DNA Fingerprinting in Daylilies - Genetic Variations and Relationships among Species - Part 2 
Daylily Journal Vol. 56, No. 3 Fall 2001 - Jeffery P. Tomkins - Clemson University Genomics

Phylogenetic Relationships of the Genus Hemerocallis in Korea using rps16-trnK Sequences in Chloroplast DNA
Man Kyu Huh *, Oh Sung Kwon , and Byeong Ryong Lee
Department of Molecular Biology, Dong-eui University, Busan 614-714, Korea
Department of Biology Education, Seowon University, Chungbuk 361-742, Korea
Received January 24, 2013/Revised May 20, 2013/Accepted June 28, 2013

Genetic and Phylogenetic Relationships of Genus Hemerocallis in Korea Using ISSR
Joo Soo Choi, Hong Wook Huh, Seol-A Lee and Man Kyu Huh
Department of Molecular Biology, Dong-eui University, Busan 614-715, Korea
Department of Biology Education, Pusan National University, Busan 609-735, Korea

We will look at this in greater detail soon when I write about the species from historical times.

So what is a daylily?

It is an Asparagales monocot of the genus Hemerocallis. The Asparagales contain many interesting plant families. In addition to Hemerocallis, the group also contains orchids (Orchidaceae), irises (Iridaceae), Hosta (Agavoideae), Amaryllis (Amaryllidaceae), Agapanthus (Agapanthoides), Allium (Allioideae), and of course Asparagus (Asparagaceae) among many others. The Amaryllis clade and the Asparagus clade are connected from a common branch that is very deep in the ancestry of the Asparagales and represent a deep split with all the other Asparagales families. The Hemerocallis comes from that other line. 

The Hemerocallis, along with all the Asparagales, are very old lineages of perennial flowering lily-like grass-relatives (monocots).  They are often generalists that can grow in many biotypes. There are two main groups within the Hemerocallis - those which show anthocyanic, water soluble pigment in the upper layers of the tepals, usually in orange in the wild species, characterized as the fulva clade. The other main clade doesn't show visible anthocyanin in the upper layer of the tepals, though eyes and mid-ribs are visible in many in the ultraviolet spectrum that many birds and insects (pollinators) see. It remains to be seen in the case of the pattern visible in the ultraviolet spectrum if the pattern is the result of a pigmentation or a refraction effect. To our eyes though, this second line of Hemerocallis appear to be single colored yellows and gold.

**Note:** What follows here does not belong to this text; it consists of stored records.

## flow/constraint.sdc

```tcl
current_design tailors

set clk_period 2.5
set clk_io_pct 0.2

create_clock -name clk0 -period $clk_period [get_ports {clk}]

set non_clock_inputs [all_inputs -no_clocks]
set_input_delay [expr $clk_period * $clk_io_pct] -clock clk0 $non_clock_inputs
set_output_delay [expr $clk_period * $clk_io_pct] -clock clk0 [all_outputs]
```

## flow/config.mk

```make
export PLATFORM = sky130hd
export DESIGN_NAME = tailors
export DESIGN_NICKNAME = tailors
export VERILOG_FILES = /design/flow/design.v
export SDC_FILE = /design/flow/constraint.sdc
export NUM_CORES = 4
export LEC_CHECK = 1
export CORE_UTILIZATION = 30
export SYNTH_HDL_FRONTEND = slang
```

## flow/run.sh

```bash
#!/bin/bash
# OpenROAD 26Q1-2900-gdf79404cd8, Yosys 0.63+post, stock flow scripts
make -C /OpenROAD-flow-scripts/flow DESIGN_CONFIG=/design/flow/config.mk WORK_HOME=/design/flow/orfs finish
```

## flow/design.v

```verilog
`timescale		    1ns/1ps
`default_nettype    none
module tailors #
  (
    parameter BUFFER_SIZE = 4,
    parameter WORD_SIZE = 4)
  (
    input wire clk, 
    input wire rst,
    input wire [WORD_SIZE-1:0] a_input,
    input wire a_input_valid,
    input wire [WORD_SIZE-1:0] b_input,
    input wire b_input_valid,
    input wire new_row,
    output logic [WORD_SIZE-1:0] mul1,
    output logic [WORD_SIZE-1:0] mul2,
    output logic out_data_valid
  );
  logic [WORD_SIZE-1:0][BUFFER_SIZE-1:0] a_buf;
  logic [BUFFER_SIZE-1:0] a_buf_valid;
  logic [$clog2(BUFFER_SIZE+1)-1:0] a_buf_length;
  logic [WORD_SIZE-1:0][BUFFER_SIZE-1:0] b_buf;
  logic [BUFFER_SIZE-1:0] b_buf_valid;
  logic [$clog2(BUFFER_SIZE+1)-1:0] b_buf_length;
  assign mul1 = a_buf[a_buf_length];
  assign mul2 = b_buf[a_buf_length];
  always_ff @(posedge clk) begin
    if (rst || new_row) begin
        a_buf <= 0;
        a_buf_valid <= 0;
        b_buf <= 0;
        b_buf_valid <= 0;
        a_buf_length <= 0;
        b_buf_length <= 0;
        out_data_valid <= 0;
    end
    else begin
      if (a_input_valid) begin
        a_buf[a_buf_length] <= a_input;
        a_buf_valid[a_buf_length] <= 1;
        a_buf_length <= a_buf_length == BUFFER_SIZE-1 ? a_buf_length : a_buf_length + 1;
      end
      if (b_input_valid) begin
        b_buf[b_buf_length] <= b_input;
        b_buf_valid[b_buf_length] <= 1;
        b_buf_length <= b_buf_length == BUFFER_SIZE-1 ? b_buf_length : b_buf_length + 1;
      end
      out_data_valid <= a_input_valid || b_input_valid;
    end
  end
endmodule
```

==> changes_impl.md <==
## Implementation

* Critical R2R Launch: a_buf_length[1]$_SDFFE_PP0P_
* Post-synth seq share at a little over two fifths
* CP Cell Sequence: mux4_2 > clkdlybuf4s50_1
* Synth warn at 0
* Average routed wire per standard cell at 13.2 um
* Worst-skew pair later-pin latency at 0.29 ns
* H-Tree Depth at 2
* Critical Path Sink: mul1[0]
* First-pass GRT wire length at 5.58 mm
* Number of enable flip-flop cells at 0
* Initial detailed-routing violation count at around 63
* Num ports at 22
* Setup slack after layout at 0.136 ns
* WP data arrival at 1.86 ns
* Cell leakage power at 0.902 nW
* Max-cap violations at 0
* CP max-delay cell: dfxtp_1
* CTS Root Cell: clkbuf_8
* # setup viols final at 0
* Post-CTS Hold Buffers at 0
* Fmax at ~420 MHz
* Peak per-stage delay on the critical path at 0.59 ns
* Area Overhead vs Synth at 20.1%
* Antenna cells at 0
* Vias in the first global route at 1133
* PD cells at 596 nW/um^2
* Hold Path Class: register to register
* Mapped Cells at 168
* Worst path depth at 2
* Worst path top cell family by delay: flip-flops
* Setup WS pre-CTS at 0.425 ns
* Core Area at between 5000 and 6000 sq um
* Clock Path Buffers at 2
* Reg2Reg Setup Slack at between 0.6 and 0.7 ns
* Antenna-violating nets left at 0
* First-pass detailed-route iteration total at 4
* Worst setup startpoint: a_buf_length[1]$_SDFFE_PP0P_
* Registers, synthesis at 39
* Final Skew at 0.00456 ns
* Reg clk slew, reported paths at 0.08 ns
* Top Layout Cells: dfxtp_1 (39), nor2_1 (32), mux2i_1 (26)
* Fp util at 32.0%
* Gates resized, CTS repair at 0
* R2R Path End: a_buf_length[1]$_SDFFE_PP0P_
* CP Data Required Time at 2.00 ns
* Synthesized cell area at 1810 sq um
* Slew Viols, Final at 0
* CP endpoint kind: output pin
* VDD IR max at approximately 0.22 mV
* Antenna violations before repair at 0
* Post-Route Setup TNS at 0 ns
* Relative slew slack at 70.0%
* RSZ-0062 raised after global routing: no
* All-Layer GR Usage at 11.5%
* Die Span Y at 79.8 um
* Dominant flop cell: dfxtp_1
* Syn Area/Cell at ~11 sq um
* IO Port Bufs at 21
* Gr ovfl total at 0
* Std cell rows at 27
* Die area at around 6400 sq um
* Largest net degree at the start of global routing at 40
* Tool Warnings at 31
* Post-synth cell types at 18
* Share of layout cells above drive strength 1 at around 15%
* Vias at 1243
* Crit path launch type: register
* Fin. Hold Viols at 0
* Placer congestion estimate at between 0.8 and 0.9
* CTS Buf Count at 5
* Fin crit share at a little over nine tenths
* Hpwl dp at 2.39 mm
* # Cells Yosys at 168
* CTS tree: built
* Slew @ Worst Pin at 0.448 ns
* Routed vias/inst at 4.73
* Most common logic cell in the routed design: dfxtp_1
* Residual DRC at 0
* Worst Path Buf+Inv at 1
* Synth async-reset ratio at 0%
* Largest fanout on the critical path at 7
* YS chip area at approximately 1800 sq um
* FF-to-FF path depth at 6
* Kind of critical path: register to output pin
* Min Tclk post-route at roughly 2.4 ns
* Status: complete, no violations
* # Post-CTS Setup Buffers at 0
* Chip width at 79.8 um
* CTS Sinks at 39
* WL final at 3.47 mm
## worst register-to-register path, cell delays in order (launching register included)
cell,delay [ns]
dfxtp_1,0.59
buf_4,0.23
ha_1,0.15
ha_1,0.26
and2b_4,0.24
mux2i_1,0.16
nor2_1,0.05
## state kept, by name, indices dropped and copies added (netlist names)
| name | count |
|---|---|
| a_buf | 16 |
| a_buf_length | 3 |
| b_buf | 16 |
| b_buf_length | 3 |
| out_data_valid | 1 |
## power breakdown
group / switching (mW) / total, mW / internal (mW) / leakage (nW)
sequential: 0.00925 / 0.640 / 0.631 / 0.316
clock: 0.220 / 0.543 / 0.323 / 0.0612
combinational: 0.0521 / 0.114 / 0.0622 / 0.525
## synth_stat cells, types with 2 or more instances
library cell / number / area [sq um]
ha_1: 10 / 125
buf_4: 2 / 15.0
a211oi_2: 2 / 25.0
inv_1: 6 / 22.5
mux4_2: 8 / 180
nor2_1: 32 / 120
buf_6: 4 / 45.0
nand2_1: 10 / 37.5
a21oi_1: 8 / 40.0
xnor2_1: 2 / 17.5
dfxtp_1: 39 / 781
and2b_4: 2 / 20.0
nand3_1: 8 / 40.0
nand3b_2: 6 / 67.6
mux2i_1: 26 / 260
## metal layers
layer / GRT usage (%) / up-vias / wire length (um)
li1: - / 624 / -
met1: 18.7 / 597 / 1810
met2: 16.8 / 17 / 1490
met3: 2.32 / 5 / 108
met4: 1.43 / 0 / 63
met5: 0 / - / 0
## per-stage QoR
step	std cells	hold WS [ns]	power, mW	utilization [%]	cell area [sq um]
floorplan	168	0.432	0.728	-	1810
global placement	255	0.445	0.769	36.3	2060
detailed placement	255	0.451	0.770	36.3	2060
CTS	263	0.466	1.31	38.4	2180
global route	263	0.485	1.35	38.4	2180
finish	263	0.465	1.30	38.4	2180
## logic make-up after synthesis
| logic type | Yosys count | share of synthesized area [%] |
|---|---|---|
| compound gates | 10 | 3.59 |
| xor+xnor | 2 | 0.966 |
| fa+ha+maj | 10 | 6.90 |
| buf+inv | 14 | 5.03 |
| flops | 39 | 43.0 |
| mux | 34 | 24.3 |
| simple gates | 59 | 16.2 |
## worst min-delay path by stage
stage	startpoint	to	slack (ns)	cells past startpoint
after global routing	a_buf[12]$_SDFFE_PP0P_	a_buf[12]$_SDFFE_PP0P_	0.49	2
after CTS	b_buf[12]$_SDFFE_PP0P_	b_buf[12]$_SDFFE_PP0P_	0.47	2
final	a_buf[12]$_SDFFE_PP0P_	a_buf[12]$_SDFFE_PP0P_	0.46	2
## area by class of cell
cell class                 instances  area (sq um)
clock buffer                       6          82.6
clock inverter                     2          35.0
fill                             584          3500
inverter                           6          22.5
multi-input combinational        115           942
sequential                        39           781
tap                               72          90.1
timing repair buffer              23           225
Power and IR drop assume default switching activity.
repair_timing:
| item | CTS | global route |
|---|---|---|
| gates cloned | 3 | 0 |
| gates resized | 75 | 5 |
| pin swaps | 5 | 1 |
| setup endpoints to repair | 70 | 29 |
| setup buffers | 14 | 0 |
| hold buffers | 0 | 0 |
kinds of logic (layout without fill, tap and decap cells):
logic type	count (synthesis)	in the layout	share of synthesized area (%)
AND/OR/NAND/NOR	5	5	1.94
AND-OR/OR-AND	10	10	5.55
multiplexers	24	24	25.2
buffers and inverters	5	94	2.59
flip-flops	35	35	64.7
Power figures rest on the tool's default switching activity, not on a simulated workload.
### flow/config.mk
export PLATFORM = sky130hd
export DESIGN_NAME = highlight
export DESIGN_NICKNAME = highlight
export VERILOG_FILES = /design/flow/design.v
export SDC_FILE = /design/flow/constraint.sdc
export NUM_CORES = 4
export LEC_CHECK = 1
export CORE_AREA = 10 10 76 76
export DIE_AREA = 0 0 86 86
export SYNTH_HDL_FRONTEND = slang
### flow/constraint.sdc
current_design highlight

set clk_period 1.9
set clk_io_pct 0.2

create_clock -name clk0 -period $clk_period [get_ports {clk}]

set non_clock_inputs [all_inputs -no_clocks]
set_input_delay [expr $clk_period * $clk_io_pct] -clock clk0 $non_clock_inputs
set_output_delay [expr $clk_period * $clk_io_pct] -clock clk0 [all_outputs]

The Hemerocallis have been cultivated in Asia for millennia. The main use is for food in the form of dried flowers for soups and other dishes, and there are other food applications also. There are reputed medicinal properties and some research suggests this may be true. Many different forms of many species are grown in cultivation in many parts of Asia. There are likely to still be wild populations of species in many parts of Asia. Some of these could be escaped cultivations. It is very hard to discuss specifics of the species because they have been cultivated by man for so long. Many of the forms that we attempt to call "species" or even "clones" may represent garden forms, bred or (more likely) accidentally produced within captivity, rising to prominence for one or many reasons. The age of the genus, its wide-spread distribution, would have allowed for many interesting variations over the millennia, both in the wild and in captivity. We can see from the rapid advances in hybrid flower breeding within the genus has turned up tons of interesting genetic variations, all arising from the same species materials that we still have available to us. Those species then must contain a complex mix of genotype that is not being expressed in their phenotypes. The species are repositories of genes that are either blocked within their species or are heterozygous features that need to be brought to homozygosity in later breeding and selection that only we can apply in domestic garden settings.

The domestic lines that have risen from the species within the last 100 years or so are an amazing collection of art and selection, showing the vast range of genetics found within the genus. Soon we will look at the species themselves.

Hemerocallis fulva 'Europa' growing under bamboo of the Phyllostachys genus. This stand of 'Europa' has been growing here for over thirty-five years.